Conocidos los resultados electorales, queda
claro que los venezolanos hemos perdido una oportunidad histórica y única de derrotar al iletrado Maduro el pasado 20/5, poniéndole fin a
la tragedia que agobia a la mayoría de los venezolanos. Al margen de los
discursos triunfalistas de los anti-electoralistas, la abstención electoral (56-80%)
le garantizó la "reelección" del ignorante Maduro.
Los precarios votos logrados por el
vocinglero de Miraflores demuestran lo equivoco que fue para la oposición abstenerse
siendo mayoría, publicitar la invencibilidad del candidato gobiernero, y entregar
el futuro político del país a los designios de la comunidad internacional. Ello
es asumiendo como verdadera la cifra suministrada por el CNE, la cual luce a
todas luces inflada a favor del régimen por lo escaso de la participación
ciudadana. Resultados que reflejan un amplio rechazo al régimen, pero también el
colapso de la maquinaria social fascista, a pesar de todo el ventajismo, la coacción y el chantaje utilizados durante toda la campaña.
Que Maduro haya ganado con sólo el 20-30%
de los votantes indica que ni las “cacareadas condiciones”, ni el robo de
votos, ni los puntos rojos, ni la compra de conciencias ni la parcialidad del plan República son determinantes a la hora de votar. Ha sido una escuálida votación
a pesar del control social ejercido por el régimen, en especial entre los votantes
más necesitados (carnet de la patria, caja del CLAP, misiones sociales). Lo que
sí evidencia es la tozudez de una oposición que optó por el derrotismo y desestimó
la fuerza del voto popular. Una oposición que, paradójicamente, se ha encargado de desvalorizar el voto como arma de lucha, haciendo causa común con los voceros
de la dictadura, enemigos históricos del voto popular.
Como era de esperarse, los
abstencionistas, ante la carencia de un plan estratégico para después del 5/20,
hoy recurren a vagos eslóganes como “resistir” y “seguir luchando por la libertad”, y continúan apostando por un golpe militar redentor o, en su defecto, por una
invasión militar extranjera patrocinada por Mr. Trump y sus adláteres Pence y Pompeo.

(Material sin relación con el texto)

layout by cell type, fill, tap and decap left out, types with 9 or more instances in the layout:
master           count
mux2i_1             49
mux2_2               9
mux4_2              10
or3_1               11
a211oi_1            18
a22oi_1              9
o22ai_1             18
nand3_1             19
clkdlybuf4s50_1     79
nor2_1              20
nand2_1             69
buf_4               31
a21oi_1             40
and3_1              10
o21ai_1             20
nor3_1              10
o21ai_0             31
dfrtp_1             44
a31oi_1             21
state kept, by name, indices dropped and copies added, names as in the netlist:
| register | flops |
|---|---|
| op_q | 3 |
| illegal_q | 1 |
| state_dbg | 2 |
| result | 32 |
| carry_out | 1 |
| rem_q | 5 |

Postura que alimenta la tesis oficialista de la hostilidad permanente, y le
permite insistir en la bandera de la nación amenazada para justificar el caos
existente en el país. Otros abstencionistas, más ilusos, reclaman la dimisión
del dictador Maduro. Vale preguntarles: ¿Cómo apelar a un recurso democrático frente a un dictador? Suspiran por nuevas sanciones económicas, al margen de que estas afectarán colectivamente a los venezolanos y no exclusivamente a quienes han delinquido. De ser impuestas, se profundizará la hiperinflación y la
carestía de alimentos, medicinas y artículos de primera necesidad. Para quienes
defienden iracundamente las sanciones como vía para salir de Maduro, sería
interesante que nos dijeran: ¿Cómo explican el fracaso de las políticas sancionatorias
en el caso de Cuba (57 años), sin el resultado esperado, es decir, el
derrocamiento del gobierno de la isla? Sanciones que solo han traído más
sufrimiento y dolor al pueblo cubano, mas no a los jerarcas del
gobierno.
Con el triunfo de Maduro, se acentuará la destrucción de la economía, se profundizará el hambre y la represión, y se
consolidará una sociedad tutelada por la pestilente bota militar. Obviamente, con la permanencia de Maduro y su pranato es imposible abrigar la esperanza de
que pueda revertirse la crisis venezolana, al contrario, las dimensiones de la
misma se agudizarán. El régimen seguirá con su viejo libreto estatista en lo
económico y schmittiano en lo político a fin de afianzarse aún más en el poder.
La conducta derrotista de la oposición
y su resignación ante una solución mediada por la comunidad
internacional nos retrotraen a la experiencia cubana. Es decir, una salida no gestada
por los nacionales sino en función de los intereses geopolíticos de la región,
que en muchos casos no son los mejores para nosotros. Valdría la pena invitarlos
a que se vean en el espejo de Cuba que lleva 57 años esperando por esa solución
“cocinada” desde el extranjero.
Hoy es evidente que el llamado a la
abstención dejó atrás una oportunidad extraordinaria para finiquitar la
tragedia que vive Venezuela. Bloquear toda ruta electoral es abrir los senderos
a la violencia, un escenario que le conviene al régimen y a sus matones
asalariados.
Con una oposición timorata e incapaz
como la que tenemos, el facho-chavismo-madurismo tendrá una larga vida para
desgracia de la mayoría de los venezolanos.